The task: If a line of the data below contains the string "only", copy it into your answer.

(Stored items)
=== Section Start ===

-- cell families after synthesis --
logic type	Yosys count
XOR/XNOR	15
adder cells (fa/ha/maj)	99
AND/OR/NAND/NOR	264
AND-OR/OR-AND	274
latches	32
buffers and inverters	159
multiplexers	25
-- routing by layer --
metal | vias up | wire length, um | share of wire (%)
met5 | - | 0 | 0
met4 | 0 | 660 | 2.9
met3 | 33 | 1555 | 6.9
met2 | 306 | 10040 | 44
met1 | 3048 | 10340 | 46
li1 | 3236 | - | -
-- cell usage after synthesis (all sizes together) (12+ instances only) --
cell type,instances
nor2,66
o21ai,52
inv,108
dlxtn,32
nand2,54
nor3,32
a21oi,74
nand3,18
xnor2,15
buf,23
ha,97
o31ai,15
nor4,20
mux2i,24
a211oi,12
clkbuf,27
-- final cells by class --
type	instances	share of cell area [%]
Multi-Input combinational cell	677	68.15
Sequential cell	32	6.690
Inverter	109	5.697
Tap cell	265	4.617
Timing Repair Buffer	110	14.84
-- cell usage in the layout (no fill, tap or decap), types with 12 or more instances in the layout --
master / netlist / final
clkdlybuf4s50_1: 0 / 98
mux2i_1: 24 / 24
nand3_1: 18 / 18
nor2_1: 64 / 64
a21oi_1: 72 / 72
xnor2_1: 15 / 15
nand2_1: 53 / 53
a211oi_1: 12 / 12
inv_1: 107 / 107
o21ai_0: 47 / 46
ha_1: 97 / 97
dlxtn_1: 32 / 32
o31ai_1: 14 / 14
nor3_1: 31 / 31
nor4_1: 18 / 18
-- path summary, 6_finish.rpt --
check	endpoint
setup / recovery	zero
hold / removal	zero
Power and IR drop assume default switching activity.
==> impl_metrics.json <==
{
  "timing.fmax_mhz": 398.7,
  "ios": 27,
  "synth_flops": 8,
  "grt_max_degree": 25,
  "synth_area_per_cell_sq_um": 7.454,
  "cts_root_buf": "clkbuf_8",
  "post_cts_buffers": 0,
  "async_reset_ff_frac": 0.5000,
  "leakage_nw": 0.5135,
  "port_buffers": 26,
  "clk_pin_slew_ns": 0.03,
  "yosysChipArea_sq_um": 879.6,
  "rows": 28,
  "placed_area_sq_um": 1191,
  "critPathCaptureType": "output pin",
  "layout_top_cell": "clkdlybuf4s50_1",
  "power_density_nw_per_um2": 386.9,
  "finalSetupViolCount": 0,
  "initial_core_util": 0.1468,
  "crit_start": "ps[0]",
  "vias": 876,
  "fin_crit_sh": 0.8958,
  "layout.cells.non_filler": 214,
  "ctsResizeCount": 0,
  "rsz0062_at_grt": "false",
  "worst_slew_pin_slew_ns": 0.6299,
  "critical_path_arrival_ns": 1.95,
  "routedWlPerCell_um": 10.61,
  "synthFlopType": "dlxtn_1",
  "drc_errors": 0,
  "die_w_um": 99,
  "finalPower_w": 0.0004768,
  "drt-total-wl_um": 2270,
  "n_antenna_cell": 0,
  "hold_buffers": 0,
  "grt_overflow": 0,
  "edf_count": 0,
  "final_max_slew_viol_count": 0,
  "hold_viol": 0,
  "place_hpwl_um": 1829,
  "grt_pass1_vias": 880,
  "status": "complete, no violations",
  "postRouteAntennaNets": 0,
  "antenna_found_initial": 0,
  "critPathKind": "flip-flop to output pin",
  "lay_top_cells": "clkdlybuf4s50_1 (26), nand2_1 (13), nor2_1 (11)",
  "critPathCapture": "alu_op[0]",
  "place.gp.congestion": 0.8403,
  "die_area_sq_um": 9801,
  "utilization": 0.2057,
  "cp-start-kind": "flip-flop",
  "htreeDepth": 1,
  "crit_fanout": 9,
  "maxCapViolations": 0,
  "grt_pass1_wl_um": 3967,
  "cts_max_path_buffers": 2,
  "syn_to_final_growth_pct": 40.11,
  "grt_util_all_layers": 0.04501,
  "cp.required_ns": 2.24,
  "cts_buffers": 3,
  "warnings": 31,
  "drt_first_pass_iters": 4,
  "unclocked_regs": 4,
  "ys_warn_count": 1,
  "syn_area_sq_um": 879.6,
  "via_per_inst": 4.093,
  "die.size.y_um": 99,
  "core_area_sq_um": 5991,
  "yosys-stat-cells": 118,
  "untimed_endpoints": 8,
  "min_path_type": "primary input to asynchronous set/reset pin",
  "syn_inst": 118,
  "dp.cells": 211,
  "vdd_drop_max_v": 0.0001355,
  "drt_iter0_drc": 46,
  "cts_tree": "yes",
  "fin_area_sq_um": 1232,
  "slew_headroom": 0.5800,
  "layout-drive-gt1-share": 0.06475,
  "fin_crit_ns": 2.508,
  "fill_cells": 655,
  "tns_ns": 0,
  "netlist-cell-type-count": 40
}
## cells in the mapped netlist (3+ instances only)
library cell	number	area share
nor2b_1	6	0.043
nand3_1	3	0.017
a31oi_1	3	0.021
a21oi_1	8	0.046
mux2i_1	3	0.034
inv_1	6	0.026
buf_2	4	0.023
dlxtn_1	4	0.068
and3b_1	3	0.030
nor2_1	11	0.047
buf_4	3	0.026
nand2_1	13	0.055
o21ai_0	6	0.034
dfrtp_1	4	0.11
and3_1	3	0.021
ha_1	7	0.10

=== Section End ===
=== Section Start ===

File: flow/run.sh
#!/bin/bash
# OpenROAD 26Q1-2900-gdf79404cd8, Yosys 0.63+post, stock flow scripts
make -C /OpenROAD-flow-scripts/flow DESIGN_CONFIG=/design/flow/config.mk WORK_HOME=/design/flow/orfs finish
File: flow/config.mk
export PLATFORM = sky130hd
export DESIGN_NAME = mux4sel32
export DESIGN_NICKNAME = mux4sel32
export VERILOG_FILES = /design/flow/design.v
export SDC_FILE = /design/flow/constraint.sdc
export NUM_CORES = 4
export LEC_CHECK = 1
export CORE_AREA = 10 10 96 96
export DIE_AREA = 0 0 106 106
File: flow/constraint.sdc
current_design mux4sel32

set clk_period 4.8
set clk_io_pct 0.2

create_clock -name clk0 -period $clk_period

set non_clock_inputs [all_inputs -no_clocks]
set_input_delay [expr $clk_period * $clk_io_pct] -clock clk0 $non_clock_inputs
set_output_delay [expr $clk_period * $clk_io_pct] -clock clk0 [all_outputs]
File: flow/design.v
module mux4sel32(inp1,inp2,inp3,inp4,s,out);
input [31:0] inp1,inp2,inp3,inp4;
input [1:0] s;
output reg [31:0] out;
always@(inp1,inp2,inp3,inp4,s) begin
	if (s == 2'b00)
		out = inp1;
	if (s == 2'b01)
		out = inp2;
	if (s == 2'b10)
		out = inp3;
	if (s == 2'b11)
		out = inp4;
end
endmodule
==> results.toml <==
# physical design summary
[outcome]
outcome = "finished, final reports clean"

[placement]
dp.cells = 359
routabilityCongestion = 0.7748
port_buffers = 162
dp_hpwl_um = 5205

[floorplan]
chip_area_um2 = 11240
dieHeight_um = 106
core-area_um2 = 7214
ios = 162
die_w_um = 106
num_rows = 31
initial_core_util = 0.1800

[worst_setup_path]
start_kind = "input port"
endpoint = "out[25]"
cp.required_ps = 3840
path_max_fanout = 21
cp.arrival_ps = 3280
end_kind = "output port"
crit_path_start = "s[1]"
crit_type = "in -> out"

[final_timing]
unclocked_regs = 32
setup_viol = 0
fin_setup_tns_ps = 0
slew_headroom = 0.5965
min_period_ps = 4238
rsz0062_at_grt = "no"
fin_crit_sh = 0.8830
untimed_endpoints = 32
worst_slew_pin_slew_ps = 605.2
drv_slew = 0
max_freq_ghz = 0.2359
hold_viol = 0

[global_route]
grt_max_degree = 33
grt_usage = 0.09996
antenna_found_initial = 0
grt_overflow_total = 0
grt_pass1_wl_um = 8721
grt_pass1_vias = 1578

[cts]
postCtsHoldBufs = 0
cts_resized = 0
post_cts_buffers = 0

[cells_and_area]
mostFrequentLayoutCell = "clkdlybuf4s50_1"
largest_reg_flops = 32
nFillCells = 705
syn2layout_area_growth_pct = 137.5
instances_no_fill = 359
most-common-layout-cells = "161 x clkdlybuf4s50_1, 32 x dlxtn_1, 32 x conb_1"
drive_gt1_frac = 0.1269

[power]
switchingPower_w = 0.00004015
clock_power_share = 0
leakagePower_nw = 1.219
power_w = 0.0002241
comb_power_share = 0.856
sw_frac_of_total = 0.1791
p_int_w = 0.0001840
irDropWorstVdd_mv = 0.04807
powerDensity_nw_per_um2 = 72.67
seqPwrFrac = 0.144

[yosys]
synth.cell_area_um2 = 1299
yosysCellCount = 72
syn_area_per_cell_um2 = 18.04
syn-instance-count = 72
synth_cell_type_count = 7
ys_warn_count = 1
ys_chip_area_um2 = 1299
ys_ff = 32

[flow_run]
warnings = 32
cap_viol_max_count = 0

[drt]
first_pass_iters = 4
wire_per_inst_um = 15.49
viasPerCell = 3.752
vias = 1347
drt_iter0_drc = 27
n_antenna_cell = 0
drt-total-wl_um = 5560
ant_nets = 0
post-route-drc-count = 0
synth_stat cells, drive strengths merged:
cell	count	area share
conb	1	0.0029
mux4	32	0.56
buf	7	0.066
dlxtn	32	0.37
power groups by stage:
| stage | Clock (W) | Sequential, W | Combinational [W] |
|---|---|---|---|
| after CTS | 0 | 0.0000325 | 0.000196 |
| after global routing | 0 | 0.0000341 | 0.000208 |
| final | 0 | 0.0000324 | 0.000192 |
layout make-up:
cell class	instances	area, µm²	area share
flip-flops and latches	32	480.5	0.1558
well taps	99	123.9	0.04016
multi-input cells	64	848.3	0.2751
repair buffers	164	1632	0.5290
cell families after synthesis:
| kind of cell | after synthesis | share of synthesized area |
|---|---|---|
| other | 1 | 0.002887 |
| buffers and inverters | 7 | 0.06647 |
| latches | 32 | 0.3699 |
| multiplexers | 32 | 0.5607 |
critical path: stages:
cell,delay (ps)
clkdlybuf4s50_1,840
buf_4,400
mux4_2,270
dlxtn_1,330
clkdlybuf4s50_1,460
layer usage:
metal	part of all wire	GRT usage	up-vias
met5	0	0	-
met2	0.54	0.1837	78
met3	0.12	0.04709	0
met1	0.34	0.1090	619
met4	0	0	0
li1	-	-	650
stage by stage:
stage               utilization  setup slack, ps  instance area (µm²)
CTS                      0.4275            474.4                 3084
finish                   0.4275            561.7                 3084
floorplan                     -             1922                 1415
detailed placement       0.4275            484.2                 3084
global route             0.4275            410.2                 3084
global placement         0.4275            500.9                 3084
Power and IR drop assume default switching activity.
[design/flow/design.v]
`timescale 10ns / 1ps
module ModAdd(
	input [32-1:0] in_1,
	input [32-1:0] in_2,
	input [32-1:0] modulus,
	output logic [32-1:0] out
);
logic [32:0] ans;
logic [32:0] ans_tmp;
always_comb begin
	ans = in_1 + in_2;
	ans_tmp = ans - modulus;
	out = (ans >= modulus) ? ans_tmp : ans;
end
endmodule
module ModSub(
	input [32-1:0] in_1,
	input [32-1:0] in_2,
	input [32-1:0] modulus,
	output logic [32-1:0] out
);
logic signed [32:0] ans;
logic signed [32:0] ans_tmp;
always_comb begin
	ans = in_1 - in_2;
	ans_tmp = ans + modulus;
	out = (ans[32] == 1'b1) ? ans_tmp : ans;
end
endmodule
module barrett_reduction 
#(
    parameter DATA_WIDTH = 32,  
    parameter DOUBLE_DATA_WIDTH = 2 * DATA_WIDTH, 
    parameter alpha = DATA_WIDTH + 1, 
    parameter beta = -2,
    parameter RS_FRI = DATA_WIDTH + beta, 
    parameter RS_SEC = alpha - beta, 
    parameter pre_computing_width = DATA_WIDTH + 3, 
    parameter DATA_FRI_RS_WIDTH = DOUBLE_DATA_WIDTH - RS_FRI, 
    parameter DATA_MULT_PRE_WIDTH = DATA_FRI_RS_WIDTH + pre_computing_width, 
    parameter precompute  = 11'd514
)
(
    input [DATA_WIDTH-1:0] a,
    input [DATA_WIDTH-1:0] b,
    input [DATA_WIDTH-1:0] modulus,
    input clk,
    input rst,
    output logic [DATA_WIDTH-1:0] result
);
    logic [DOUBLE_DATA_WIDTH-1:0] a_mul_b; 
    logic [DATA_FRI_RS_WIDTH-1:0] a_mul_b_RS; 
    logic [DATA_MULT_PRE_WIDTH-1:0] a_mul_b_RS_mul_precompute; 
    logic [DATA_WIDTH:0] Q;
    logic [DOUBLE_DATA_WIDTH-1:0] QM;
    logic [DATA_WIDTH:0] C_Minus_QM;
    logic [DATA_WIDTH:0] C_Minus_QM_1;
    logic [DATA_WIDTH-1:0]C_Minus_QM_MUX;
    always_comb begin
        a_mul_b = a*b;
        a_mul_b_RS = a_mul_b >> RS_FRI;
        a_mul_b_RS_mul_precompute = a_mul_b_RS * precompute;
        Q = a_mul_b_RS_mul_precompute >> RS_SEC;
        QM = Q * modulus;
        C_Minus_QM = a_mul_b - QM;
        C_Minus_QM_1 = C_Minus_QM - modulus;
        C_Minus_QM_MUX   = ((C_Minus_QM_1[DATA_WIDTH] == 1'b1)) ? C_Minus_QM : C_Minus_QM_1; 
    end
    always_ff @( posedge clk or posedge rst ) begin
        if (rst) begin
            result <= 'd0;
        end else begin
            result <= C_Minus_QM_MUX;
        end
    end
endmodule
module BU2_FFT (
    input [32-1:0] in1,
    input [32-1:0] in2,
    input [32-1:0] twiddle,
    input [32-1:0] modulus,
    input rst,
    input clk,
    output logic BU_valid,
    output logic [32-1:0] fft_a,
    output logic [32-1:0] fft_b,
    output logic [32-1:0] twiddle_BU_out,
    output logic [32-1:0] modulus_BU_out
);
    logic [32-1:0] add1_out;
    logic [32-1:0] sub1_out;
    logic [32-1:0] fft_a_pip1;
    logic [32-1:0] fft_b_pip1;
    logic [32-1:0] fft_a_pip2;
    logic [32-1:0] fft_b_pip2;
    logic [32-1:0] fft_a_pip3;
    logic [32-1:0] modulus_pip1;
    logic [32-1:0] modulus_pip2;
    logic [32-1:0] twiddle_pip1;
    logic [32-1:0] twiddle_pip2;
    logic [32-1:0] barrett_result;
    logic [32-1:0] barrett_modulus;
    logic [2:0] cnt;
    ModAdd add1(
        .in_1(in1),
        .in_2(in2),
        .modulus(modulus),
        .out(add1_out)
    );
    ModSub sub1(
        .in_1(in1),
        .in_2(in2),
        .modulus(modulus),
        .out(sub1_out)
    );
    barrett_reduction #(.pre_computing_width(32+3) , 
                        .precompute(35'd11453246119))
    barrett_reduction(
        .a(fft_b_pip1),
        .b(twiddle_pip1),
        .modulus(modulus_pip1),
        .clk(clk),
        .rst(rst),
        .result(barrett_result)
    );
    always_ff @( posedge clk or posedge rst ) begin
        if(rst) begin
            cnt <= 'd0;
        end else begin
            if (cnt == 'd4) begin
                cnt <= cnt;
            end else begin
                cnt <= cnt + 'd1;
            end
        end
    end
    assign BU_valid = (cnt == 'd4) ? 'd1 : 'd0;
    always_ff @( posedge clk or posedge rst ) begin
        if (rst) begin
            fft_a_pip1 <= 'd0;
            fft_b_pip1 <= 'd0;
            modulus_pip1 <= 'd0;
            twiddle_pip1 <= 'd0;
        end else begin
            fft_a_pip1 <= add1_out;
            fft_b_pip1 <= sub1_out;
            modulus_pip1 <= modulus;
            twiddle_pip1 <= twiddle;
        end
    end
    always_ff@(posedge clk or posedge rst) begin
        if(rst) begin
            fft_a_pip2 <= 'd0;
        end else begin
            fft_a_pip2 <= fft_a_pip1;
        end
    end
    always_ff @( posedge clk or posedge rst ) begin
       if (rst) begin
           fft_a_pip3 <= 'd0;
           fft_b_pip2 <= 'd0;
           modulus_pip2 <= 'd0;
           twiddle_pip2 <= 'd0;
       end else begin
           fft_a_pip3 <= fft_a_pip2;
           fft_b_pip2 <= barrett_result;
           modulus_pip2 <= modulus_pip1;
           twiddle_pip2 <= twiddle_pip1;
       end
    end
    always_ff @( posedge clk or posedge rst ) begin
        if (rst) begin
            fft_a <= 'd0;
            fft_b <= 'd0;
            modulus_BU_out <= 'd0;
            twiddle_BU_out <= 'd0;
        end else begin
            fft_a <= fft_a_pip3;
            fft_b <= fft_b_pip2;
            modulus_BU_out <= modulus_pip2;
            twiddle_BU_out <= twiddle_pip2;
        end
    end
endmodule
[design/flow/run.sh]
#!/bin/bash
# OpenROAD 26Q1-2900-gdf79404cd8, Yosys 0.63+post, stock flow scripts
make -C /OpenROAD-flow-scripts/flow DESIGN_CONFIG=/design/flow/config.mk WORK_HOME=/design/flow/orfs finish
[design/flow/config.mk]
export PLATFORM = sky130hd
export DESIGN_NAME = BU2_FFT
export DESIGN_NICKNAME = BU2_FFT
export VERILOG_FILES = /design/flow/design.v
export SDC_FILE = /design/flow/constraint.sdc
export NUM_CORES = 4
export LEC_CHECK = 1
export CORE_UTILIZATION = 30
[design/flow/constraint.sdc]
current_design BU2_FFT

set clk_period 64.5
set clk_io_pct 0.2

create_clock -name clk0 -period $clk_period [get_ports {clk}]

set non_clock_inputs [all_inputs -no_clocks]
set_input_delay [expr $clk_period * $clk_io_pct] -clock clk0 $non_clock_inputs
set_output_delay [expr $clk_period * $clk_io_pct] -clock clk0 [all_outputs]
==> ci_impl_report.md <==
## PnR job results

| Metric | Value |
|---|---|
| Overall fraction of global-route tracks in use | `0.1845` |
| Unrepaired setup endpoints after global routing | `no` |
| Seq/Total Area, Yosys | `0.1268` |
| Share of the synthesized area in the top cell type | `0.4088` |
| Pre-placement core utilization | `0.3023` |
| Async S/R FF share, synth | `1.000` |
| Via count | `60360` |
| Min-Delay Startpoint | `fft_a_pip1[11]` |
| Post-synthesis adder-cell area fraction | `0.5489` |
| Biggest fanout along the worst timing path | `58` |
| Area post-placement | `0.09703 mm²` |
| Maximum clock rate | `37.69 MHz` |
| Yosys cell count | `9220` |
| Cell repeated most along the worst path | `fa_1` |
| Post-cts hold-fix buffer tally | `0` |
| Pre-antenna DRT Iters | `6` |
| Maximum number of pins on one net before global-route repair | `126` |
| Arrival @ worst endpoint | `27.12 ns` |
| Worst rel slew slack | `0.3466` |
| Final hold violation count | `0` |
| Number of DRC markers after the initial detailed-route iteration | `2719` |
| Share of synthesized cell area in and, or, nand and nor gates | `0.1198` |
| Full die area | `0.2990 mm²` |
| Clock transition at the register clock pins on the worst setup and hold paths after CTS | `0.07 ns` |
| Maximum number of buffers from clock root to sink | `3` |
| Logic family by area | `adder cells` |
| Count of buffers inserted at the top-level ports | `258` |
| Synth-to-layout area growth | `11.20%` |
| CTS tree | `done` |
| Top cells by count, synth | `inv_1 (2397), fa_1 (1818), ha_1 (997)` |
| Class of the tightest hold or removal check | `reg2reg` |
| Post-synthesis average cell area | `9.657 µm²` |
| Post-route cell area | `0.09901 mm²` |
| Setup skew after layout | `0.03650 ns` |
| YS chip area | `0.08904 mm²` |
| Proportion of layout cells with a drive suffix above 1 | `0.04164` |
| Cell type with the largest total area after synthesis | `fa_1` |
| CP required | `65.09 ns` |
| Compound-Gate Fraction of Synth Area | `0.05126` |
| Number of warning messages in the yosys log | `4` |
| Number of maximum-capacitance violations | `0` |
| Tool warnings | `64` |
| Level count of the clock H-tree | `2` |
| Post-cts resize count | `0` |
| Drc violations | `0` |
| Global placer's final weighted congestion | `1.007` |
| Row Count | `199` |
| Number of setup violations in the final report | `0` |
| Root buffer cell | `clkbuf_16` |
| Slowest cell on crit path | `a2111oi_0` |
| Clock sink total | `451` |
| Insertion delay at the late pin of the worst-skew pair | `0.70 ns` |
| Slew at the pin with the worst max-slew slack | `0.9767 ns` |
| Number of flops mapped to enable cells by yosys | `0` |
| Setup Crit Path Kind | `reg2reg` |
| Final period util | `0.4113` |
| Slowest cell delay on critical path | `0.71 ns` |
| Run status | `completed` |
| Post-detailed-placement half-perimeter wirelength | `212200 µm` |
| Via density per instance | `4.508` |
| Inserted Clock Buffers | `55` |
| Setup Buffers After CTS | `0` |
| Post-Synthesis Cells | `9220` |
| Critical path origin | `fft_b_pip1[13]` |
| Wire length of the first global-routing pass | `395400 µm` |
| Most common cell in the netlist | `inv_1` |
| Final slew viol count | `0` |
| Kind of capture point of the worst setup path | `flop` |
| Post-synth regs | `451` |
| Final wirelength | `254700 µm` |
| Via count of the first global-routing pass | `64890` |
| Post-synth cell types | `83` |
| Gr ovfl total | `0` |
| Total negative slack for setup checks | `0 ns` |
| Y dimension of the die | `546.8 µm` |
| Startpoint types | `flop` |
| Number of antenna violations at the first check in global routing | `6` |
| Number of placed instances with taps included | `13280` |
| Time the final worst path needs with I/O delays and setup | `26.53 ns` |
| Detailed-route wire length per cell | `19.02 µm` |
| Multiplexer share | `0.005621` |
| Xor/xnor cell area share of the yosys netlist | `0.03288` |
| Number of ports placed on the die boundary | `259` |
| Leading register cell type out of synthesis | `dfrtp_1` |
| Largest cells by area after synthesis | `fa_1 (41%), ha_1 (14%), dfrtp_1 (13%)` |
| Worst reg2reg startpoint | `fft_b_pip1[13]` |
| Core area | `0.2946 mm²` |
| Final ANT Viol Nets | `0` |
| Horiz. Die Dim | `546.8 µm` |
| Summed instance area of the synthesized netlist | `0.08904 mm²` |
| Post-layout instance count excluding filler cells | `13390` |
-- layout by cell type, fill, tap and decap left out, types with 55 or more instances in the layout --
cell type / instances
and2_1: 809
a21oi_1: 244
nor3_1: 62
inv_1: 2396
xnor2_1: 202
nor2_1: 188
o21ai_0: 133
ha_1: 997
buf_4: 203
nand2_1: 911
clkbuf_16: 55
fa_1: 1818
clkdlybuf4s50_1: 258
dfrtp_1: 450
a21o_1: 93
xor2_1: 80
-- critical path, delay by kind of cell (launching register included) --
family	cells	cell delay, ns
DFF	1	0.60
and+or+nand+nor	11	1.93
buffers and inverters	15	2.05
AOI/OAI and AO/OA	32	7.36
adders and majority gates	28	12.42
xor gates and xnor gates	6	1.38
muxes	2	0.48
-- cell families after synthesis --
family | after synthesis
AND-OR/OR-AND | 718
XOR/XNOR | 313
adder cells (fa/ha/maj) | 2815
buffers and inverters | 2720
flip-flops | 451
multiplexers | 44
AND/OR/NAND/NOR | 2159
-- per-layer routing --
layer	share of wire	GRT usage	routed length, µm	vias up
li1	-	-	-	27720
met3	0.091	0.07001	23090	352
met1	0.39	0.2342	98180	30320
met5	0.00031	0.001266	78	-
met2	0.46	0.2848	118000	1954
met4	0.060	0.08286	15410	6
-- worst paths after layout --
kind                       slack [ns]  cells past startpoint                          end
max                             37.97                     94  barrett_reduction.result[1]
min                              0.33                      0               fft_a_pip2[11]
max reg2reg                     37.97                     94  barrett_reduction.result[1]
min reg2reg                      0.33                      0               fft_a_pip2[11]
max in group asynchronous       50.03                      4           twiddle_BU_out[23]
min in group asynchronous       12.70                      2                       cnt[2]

=== Section End ===

Answer to this task:
-- cell usage after synthesis (all sizes together) (12+ instances only) --
## cells in the mapped netlist (3+ instances only)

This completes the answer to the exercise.